Comment Re:let's be clear (Score 1) 567

You are right, this just indicates that youth are starting to get used to the artifacts of digital compression and are starting to prefer it.

A professor at Stanford ran some informal experiments on this (http://www.macworld.co.uk/news/index.cfm?newsid=25288) where he shows that each year young people prefer the sound of MP3 over lossless more.

Comment Re:Why not? (Score 3, Insightful) 216

"they should be encouraged to release hand coded or special drivers to improve performance in specific games."

Games, sure - but it defeats the point of benchmarks by introducing a new useless variable: how optimized the driver is for that benchmark. I mean, why should 3dMarkVintage.exe be 30% slower than 3dMarkVantage.exe? How does this help anyone except Intel?

Comment Re:Penny Arcade Charity (Score 4, Interesting) 416

Also, don't forget that the XBox is considered income and will be taxed as such. It could cost you up to 100 dollars to keep it or sell it (assuming you do your taxes honestly - I believe here in the US the IRS has been known to go after people who don't declare their prizes). So, if you sell it you only get 100-150 dollars - not too much.

If you give it to charity it is no longer income, and won't be taxed. I think this is the best way to go - the IRS can't tax karma ;)

Comment Re:Horribly misleading (Score 2, Interesting) 814

Yeah, I was thinking the same thing.

If we assume that 15% of people have a mac and the other 85% have a windows (I know, a terribly insulting assumption on Slashdot!), and that everyone's computer choice is independent of the other computers in their household, then statistically a 2 computer household with 1 mac will have an 85% chance of having at least one windows computer.
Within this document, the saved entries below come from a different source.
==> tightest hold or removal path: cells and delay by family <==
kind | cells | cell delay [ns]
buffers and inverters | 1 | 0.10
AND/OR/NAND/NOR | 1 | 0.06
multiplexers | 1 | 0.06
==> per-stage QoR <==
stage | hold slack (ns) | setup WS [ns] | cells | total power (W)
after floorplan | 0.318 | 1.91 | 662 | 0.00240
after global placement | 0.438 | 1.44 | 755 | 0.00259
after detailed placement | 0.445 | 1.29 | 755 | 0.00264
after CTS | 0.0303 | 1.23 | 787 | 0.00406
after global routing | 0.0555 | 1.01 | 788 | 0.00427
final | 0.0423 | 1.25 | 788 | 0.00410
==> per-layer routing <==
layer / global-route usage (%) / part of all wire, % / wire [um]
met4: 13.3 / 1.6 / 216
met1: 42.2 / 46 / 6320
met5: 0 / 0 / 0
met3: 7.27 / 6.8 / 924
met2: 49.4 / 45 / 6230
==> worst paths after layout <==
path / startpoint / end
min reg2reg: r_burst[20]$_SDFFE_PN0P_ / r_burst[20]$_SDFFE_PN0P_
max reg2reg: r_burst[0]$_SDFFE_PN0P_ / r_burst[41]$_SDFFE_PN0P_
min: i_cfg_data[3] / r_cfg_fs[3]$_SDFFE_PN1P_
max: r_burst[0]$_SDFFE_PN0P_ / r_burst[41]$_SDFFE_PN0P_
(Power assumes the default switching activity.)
`config.mk`:
```
export PLATFORM = sky130hd
export DESIGN_NAME = modbus_rtu_read_holding_master_top
export DESIGN_NICKNAME = d
export VERILOG_FILES = /design/src/hdl/mbrtu_pkg.sv /design/src/hdl/mbrtu_front.sv /design/src/hdl/mbrtu_queue.sv /design/src/hdl/mbrtu_back.sv /design/src/hdl/modbus_rtu_read_holding_master_top.sv
export VERILOG_INCLUDE_DIRS = /design/src /design/src/hdl
export SDC_FILE = /design/constraint.sdc
export NUM_CORES = 1
export LEC_CHECK = 0
export ABC_AREA = 1
export BUFFER_PORTS_ARGS = -buffer_cell sky130_fd_sc_hd__buf_4
export CAP_MARGIN = 20
export CORE_ASPECT_RATIO = 1.75
export CORE_MARGIN = 1.5
export CORE_UTILIZATION = 31
export CTS_CLUSTER_DIAMETER = 30
export DETAILED_ROUTE_END_ITERATION = 12
export PLACE_DENSITY = 0.55
export SYNTH_ARGS = -nofsm -noshare
export SYNTH_HDL_FRONTEND = slang
export SYNTH_SLANG_ARGS = --single-unit
```
`constraint.sdc`:
```
create_clock -name clock -period 7.6 [get_ports clock]
set_input_delay 1.52 -clock clock [delete_from_list [all_inputs] [get_ports clock]]
set_output_delay 1.52 -clock clock [all_outputs]
set_load 0.01 [all_outputs]
```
A 3 computer household - almost 98%. Likewise, a 2 computer household with 1 windows computer is only 15% likely to have at least one mac.

The one thing all this does not explain is why mac households have more computers than windows households. Maybe younger, more techy people own macs (college students and 20 something geeks) than windows (grandmothers).
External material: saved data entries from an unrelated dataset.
**src/rtl/retransmit_tracking_table_unit_defines.svh**
```systemverilog
// Assertion macros for the retransmit tracking table.
`ifndef RETRANSMIT_TRACKING_TABLE_UNIT_DEFINES_SVH
`define RETRANSMIT_TRACKING_TABLE_UNIT_DEFINES_SVH

// same-cycle implication, sampled on clk, off while rst is high
`define RTTU_ASSERT_NOW(lbl, ante, cons, msg) \
  lbl: assert property (@(posedge clk) disable iff (rst) (ante) |-> (cons)) else $error(msg);

// next-cycle implication, sampled on clk, off while rst is high
`define RTTU_ASSERT_NEXT(lbl, ante, cons, msg) \
  lbl: assert property (@(posedge clk) disable iff (rst) (ante) |=> (cons)) else $error(msg);

`endif

```
**src/rtl/rttu_pkg.sv**
```systemverilog
// Shared types and constants of the retransmit tracking table.
`default_nettype none
package rttu_pkg;

  localparam int DEFAULT_TABLE_DEPTH = 16;
  localparam int MAX_RESULTS         = 16;
  localparam int RES_CNT_W           = $clog2(MAX_RESULTS + 1);

  localparam int CFG_IDX_W = 1;
  localparam logic [CFG_IDX_W-1:0] REG_TIMEOUT     = 1'b0;
  localparam logic [CFG_IDX_W-1:0] REG_RETRY_LIMIT = 1'b1;

  localparam logic [31:0] TIMEOUT_RESET     = 32'd100;
  localparam logic [3:0]  RETRY_LIMIT_RESET = 4'd3;

  typedef enum logic [1:0] {
    CMD_ADD   = 2'd0,
    CMD_ACK   = 2'd1,
    CMD_CHECK = 2'd2,
    CMD_NONE  = 2'd3
  } cmd_t;

  typedef enum logic [2:0] {
    EV_ADDED    = 3'd0,
    EV_EMPTY    = 3'd1,
    EV_FULL     = 3'd2,
    EV_ACKED    = 3'd3,
    EV_NOTFOUND = 3'd4,
    EV_RESEND   = 3'd5,
    EV_DROPPED  = 3'd6,
    EV_IDLE     = 3'd7
  } ev_t;

  typedef enum logic [1:0] {
    ST_IDLE,
    ST_WALK,
    ST_FLUSH
  } state_t;

  typedef struct packed {
    logic [31:0] id;
    logic [15:0] len;
    logic [31:0] sent_at;
    logic [3:0]  retries;
  } entry_t;

  typedef struct packed {
    ev_t         ev;
    logic [31:0] id;
    logic [15:0] len;
    logic [3:0]  retries;
  } res_t;

  typedef struct packed {
    logic shift;
    logic load;
  } cell_ctrl_t;

endpackage
`default_nettype wire

```
**src/rtl/retransmit_tracking_table_unit.sv**
```systemverilog
// Retransmit tracking table: top level with control and the slot chain.
//
// Input channel (in_valid/in_ready) carries one command per transaction:
// add, acknowledge or check. Each command yields one or more results on the
// output channel (out_valid/out_ready); last marks the final one. Command 3
// is dropped silently.
// An add result enters the holding register on acceptance and moves to the
// output register from the flush state. Ack and check rotate the slot
// chain one entry per cycle while the walk is not held, through the head
// cell, whose entry gets the id compare or the timeout compare; the last
// result is registered from the flush state after the walk. A new command
// is taken only after the last result of the previous one sits in the
// output register.
// Results pass through a one-entry holding register so the last flag is
// known when a result leaves; a stalled receiver holds the walk whenever a
// new result meets both registers full. At most 16 results per command are
// reported; later due entries are still processed.
// Synchronous reset empties the table and restores timeout 100 and retry
// limit 3; slot contents are not cleared. Configuration writes take effect
// at once and belong in idle periods.
`default_nettype none
`include "retransmit_tracking_table_unit_defines.svh"
module retransmit_tracking_table_unit #(
  parameter int TABLE_DEPTH = rttu_pkg::DEFAULT_TABLE_DEPTH
) (
  input  wire                           clk,
  input  wire                           rst,
  input  wire                           cfg_wr_en,
  input  wire [rttu_pkg::CFG_IDX_W-1:0] cfg_index,
  input  wire [31:0]                    cfg_data,
  input  wire                           in_valid,
  output logic                          in_ready,
  input  wire [1:0]                     command,
  input  wire [31:0]                    msg_id,
  input  wire [15:0]                    msg_len,
  input  wire [31:0]                    now,
  output logic                          out_valid,
  input  wire                           out_ready,
  output logic [2:0]                    event_res,
  output logic [31:0]                   event_id,
  output logic [15:0]                   event_len,
  output logic [3:0]                    event_retries,
  output logic                          last
);
  import rttu_pkg::*;

  localparam int CW = $clog2(TABLE_DEPTH + 1);
  localparam int IW = $clog2(TABLE_DEPTH);

  state_t state, state_next;

  logic [31:0]          timeout_ticks;
  logic [3:0]           retry_limit;
  cmd_t                 cmd_q;
  logic [31:0]          id_q;
  logic [31:0]          now_q;
  logic [CW-1:0]        occ;
  logic [CW-1:0]        walk_n;
  logic [CW-1:0]        walk_i;
  logic                 hit;
  logic [RES_CNT_W-1:0] res_cnt;
  logic                 pend_valid;
  res_t                 pend;
  res_t                 out_res;
  logic                 out_last;

  entry_t     entries [TABLE_DEPTH];
  cell_ctrl_t ctrl    [TABLE_DEPTH];
  entry_t     head;

  logic          accept;
  logic          out_free;
  logic          out_load;
  logic          add_ok;
  res_t          add_res;
  logic [CW-1:0] occ_m1;
  logic [31:0]   elapsed;
  logic          walk_active;
  logic          step_emit;
  logic          step_keep;
  logic          step_report;
  logic          step_go;
  res_t          step_res;
  entry_t        step_entry;
  res_t          flush_res;
  logic          load_en;
  logic [IW-1:0] load_idx;
  entry_t        load_entry;

  assign in_ready = (state == ST_IDLE);
  assign accept   = in_valid && in_ready;
  assign out_free = !out_valid || out_ready;
  assign head     = entries[0];
  assign occ_m1   = occ - CW'(1);
  assign elapsed  = now_q - head.sent_at;
  // output register takes the held result or the closing result
  assign out_load = (step_go && step_report && pend_valid) ||
                    ((state == ST_FLUSH) && out_free);

  // slot chain, head at index 0
  for (genvar g = 0; g < TABLE_DEPTH; g++) begin : g_cell
    entry_t nbr;
    if (g == TABLE_DEPTH - 1) begin : g_tail
      assign nbr = entries[g];
    end else begin : g_mid
      assign nbr = entries[g + 1];
    end
    assign ctrl[g].shift = step_go;
    assign ctrl[g].load  = load_en && (load_idx == IW'(g));
    rttu_cell u_cell (
      .clk        (clk),
      .ctrl       (ctrl[g]),
      .load_entry (load_entry),
      .nbr_entry  (nbr),
      .entry      (entries[g])
    );
  end

  // next state
  always_comb begin
    state_next = state;
    unique case (state)
      ST_IDLE: begin
        if (accept) begin
          unique case (cmd_t'(command))
            CMD_ADD:   state_next = ST_FLUSH;
            CMD_ACK:   state_next = ST_WALK;
            CMD_CHECK: state_next = ST_WALK;
            CMD_NONE:  state_next = ST_IDLE;
            default:   state_next = ST_IDLE;
          endcase
        end
      end
      ST_WALK: begin
        if (walk_i == walk_n) state_next = ST_FLUSH;
      end
      ST_FLUSH: begin
        if (out_free) state_next = ST_IDLE;
      end
      default: state_next = ST_IDLE;
    endcase
  end

  // add decision
  always_comb begin
    add_ok  = 1'b0;
    add_res = '{ev: EV_ADDED, id: msg_id, len: msg_len, retries: 4'd0};
    if (msg_len == 16'd0) begin
      add_res.ev  = EV_EMPTY;
      add_res.len = 16'd0;
    end else if (occ >= CW'(TABLE_DEPTH)) begin
      add_res.ev = EV_FULL;
    end else begin
      add_ok = 1'b1;
    end
  end

  // one walk step on the head entry
  always_comb begin
    walk_active = (state == ST_WALK) && (walk_i != walk_n);
    step_entry  = head;
    step_emit   = 1'b0;
    step_keep   = 1'b1;
    step_res    = '{ev: EV_ACKED, id: head.id, len: head.len, retries: head.retries};
    if (cmd_q == CMD_ACK) begin
      if (!hit && (head.id == id_q)) begin
        step_emit = 1'b1;
        step_keep = 1'b0;
      end
    end else if (elapsed > timeout_ticks) begin
      step_emit = 1'b1;
      if (head.retries < retry_limit) begin
        step_entry.sent_at = now_q;
        step_entry.retries = head.retries + 4'd1;
        step_res.ev        = EV_RESEND;
        step_res.retries   = head.retries + 4'd1;
      end else begin
        step_keep   = 1'b0;
        step_res.ev = EV_DROPPED;
      end
    end
    step_report = step_emit && (res_cnt < RES_CNT_W'(MAX_RESULTS));
    // both result registers full and the receiver stalled: hold the walk
    step_go     = walk_active && !(step_report && pend_valid && !out_free);
  end

  // slot write bus and closing result
  always_comb begin
    load_en    = 1'b0;
    load_idx   = occ_m1[IW-1:0];
    load_entry = step_entry;
    if (accept && (cmd_t'(command) == CMD_ADD) && add_ok) begin
      load_en    = 1'b1;
      load_idx   = occ[IW-1:0];
      load_entry = '{id: msg_id, len: msg_len, sent_at: now, retries: 4'd0};
    end else if (step_go && step_keep) begin
      load_en = 1'b1;
    end
    if (cmd_q == CMD_ACK) begin
      flush_res = '{ev: EV_NOTFOUND, id: id_q, len: 16'd0, retries: 4'd0};
    end else begin
      flush_res = '{ev: EV_IDLE, id: 32'd0, len: 16'd0, retries: 4'd0};
    end
  end

  always_ff @(posedge clk) begin
    if (rst) begin
      state         <= ST_IDLE;
      timeout_ticks <= TIMEOUT_RESET;
      retry_limit   <= RETRY_LIMIT_RESET;
      occ           <= '0;
      walk_n        <= '0;
      walk_i        <= '0;
      hit           <= 1'b0;
      res_cnt       <= '0;
      pend_valid    <= 1'b0;
      out_valid     <= 1'b0;
    end else begin
      state <= state_next;
      if (cfg_wr_en) begin
        unique case (cfg_index)
          REG_TIMEOUT:     timeout_ticks <= cfg_data;
          REG_RETRY_LIMIT: retry_limit   <= cfg_data[3:0];
          default: ;
        endcase
      end
      if (out_load) begin
        out_valid <= 1'b1;
      end else if (out_ready) begin
        out_valid <= 1'b0;
      end
      if (accept) begin
        cmd_q   <= cmd_t'(command);
        id_q    <= msg_id;
        now_q   <= now;
        walk_n  <= occ;
        walk_i  <= '0;
        hit     <= 1'b0;
        res_cnt <= '0;
        if (cmd_t'(command) == CMD_ADD) begin
          pend       <= add_res;
          pend_valid <= 1'b1;
          if (add_ok) occ <= occ + CW'(1);
        end
      end
      if (step_go) begin
        walk_i <= walk_i + CW'(1);
        if (step_emit) hit <= 1'b1;
        if (!step_keep) occ <= occ_m1;
        if (step_report) begin
          res_cnt    <= res_cnt + RES_CNT_W'(1);
          pend       <= step_res;
          pend_valid <= 1'b1;
          if (pend_valid) begin
            out_res  <= pend;
            out_last <= 1'b0;
          end
        end
      end
      if ((state == ST_FLUSH) && out_free) begin
        out_res    <= pend_valid ? pend : flush_res;
        out_last   <= 1'b1;
        pend_valid <= 1'b0;
      end
    end
  end

  assign event_res     = out_res.ev;
  assign event_id      = out_res.id;
  assign event_len     = out_res.len;
  assign event_retries = out_res.retries;
  assign last          = out_last;

  `RTTU_ASSERT_NOW(a_occ_bound, 1'b1, occ <= CW'(TABLE_DEPTH), "occupancy beyond table depth")
  `RTTU_ASSERT_NOW(a_idle_pend_empty, in_ready, !pend_valid, "held result while taking a command")
  `RTTU_ASSERT_NOW(a_walk_bound, state == ST_WALK, walk_i <= walk_n, "walk ran past its entries")
  `RTTU_ASSERT_NEXT(a_flush_last, (state == ST_FLUSH) && out_free, out_valid && out_last,
    "closing result not marked last")

endmodule
`default_nettype wire

```
**src/rtl/rttu_cell.sv**
```systemverilog
// One table slot: holds an entry, loads from the write bus or shifts from its neighbor.
`default_nettype none
module rttu_cell (
  input  wire                  clk,
  input  rttu_pkg::cell_ctrl_t ctrl,
  input  rttu_pkg::entry_t     load_entry,
  input  rttu_pkg::entry_t     nbr_entry,
  output rttu_pkg::entry_t     entry
);
  import rttu_pkg::*;

  always_ff @(posedge clk) begin
    if (ctrl.load) begin
      entry <= load_entry;
    end else if (ctrl.shift) begin
      entry <= nbr_entry;
    end
  end

endmodule
`default_nettype wire

```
Comment Re:Seriously they screwed it up a long time ago (Score 1) 275

I actually think the *way* MSFT killed Palm was the problem.

Palm provided exactly what a lot of people wanted 12 years ago: great battery life, an intuitive touch screen interface, and a closed but well-functioning set of standard programs.

Microsoft came in and made your PDA feel like a desktop. They increased Palm Pilot's CPU speed 10-fold, but replaced the lightweight OS with a monster so everything felt slower. Everything became less stable, and the battery life went down to less than a day. Still, people bought it because it felt more like a computer in your pocket.

I believe this has been the unfortunate path of mobile devices since, until Apple reverted everything. The iPhone was built on the same principles that made Palm great: a controlled environment, simple interface, and lightweight but functional built-in applications that are highly integrated with each other.

Comment Re:artificial price point (Score 1) 536

"I recall Street Fighter having some of the most insane markups. I think SFII topped out at $80 for the SNES."

This price point was an anomaly that signified the death of the arcade.

My friends and I used to play Street Fighter in the arcade all the time - at 50 cents a game (after the first game winner plays for free), we realized it made more sense to just buy the game for the SNES. Capcom realized that the SNES would cut into their lucrative arcade sales, and jacked the price up; it was still worth it for us to buy the game at 70/80 dollars (which I think is like 200,000 dollars in today's money).

Eventually, arcades starting going out of business, and the prices had to fall back into line with what people would pay. While I think 60 dollars is a bargain for an infinitely repayable game like SFII, I don't get why people pay that much for games that take 10 hours to beat.

Comment Re:It was a tie... (Score 1) 104

Hah whoops, I guess that weakens my football analogy, but I stick to my point.

And it's not really about the money - a million dollars is nothing when you split it between the companies sponsoring the teams, but the right to say you won the contest means a lot. The 20 minutes realistically had nothing to do with winning or losing.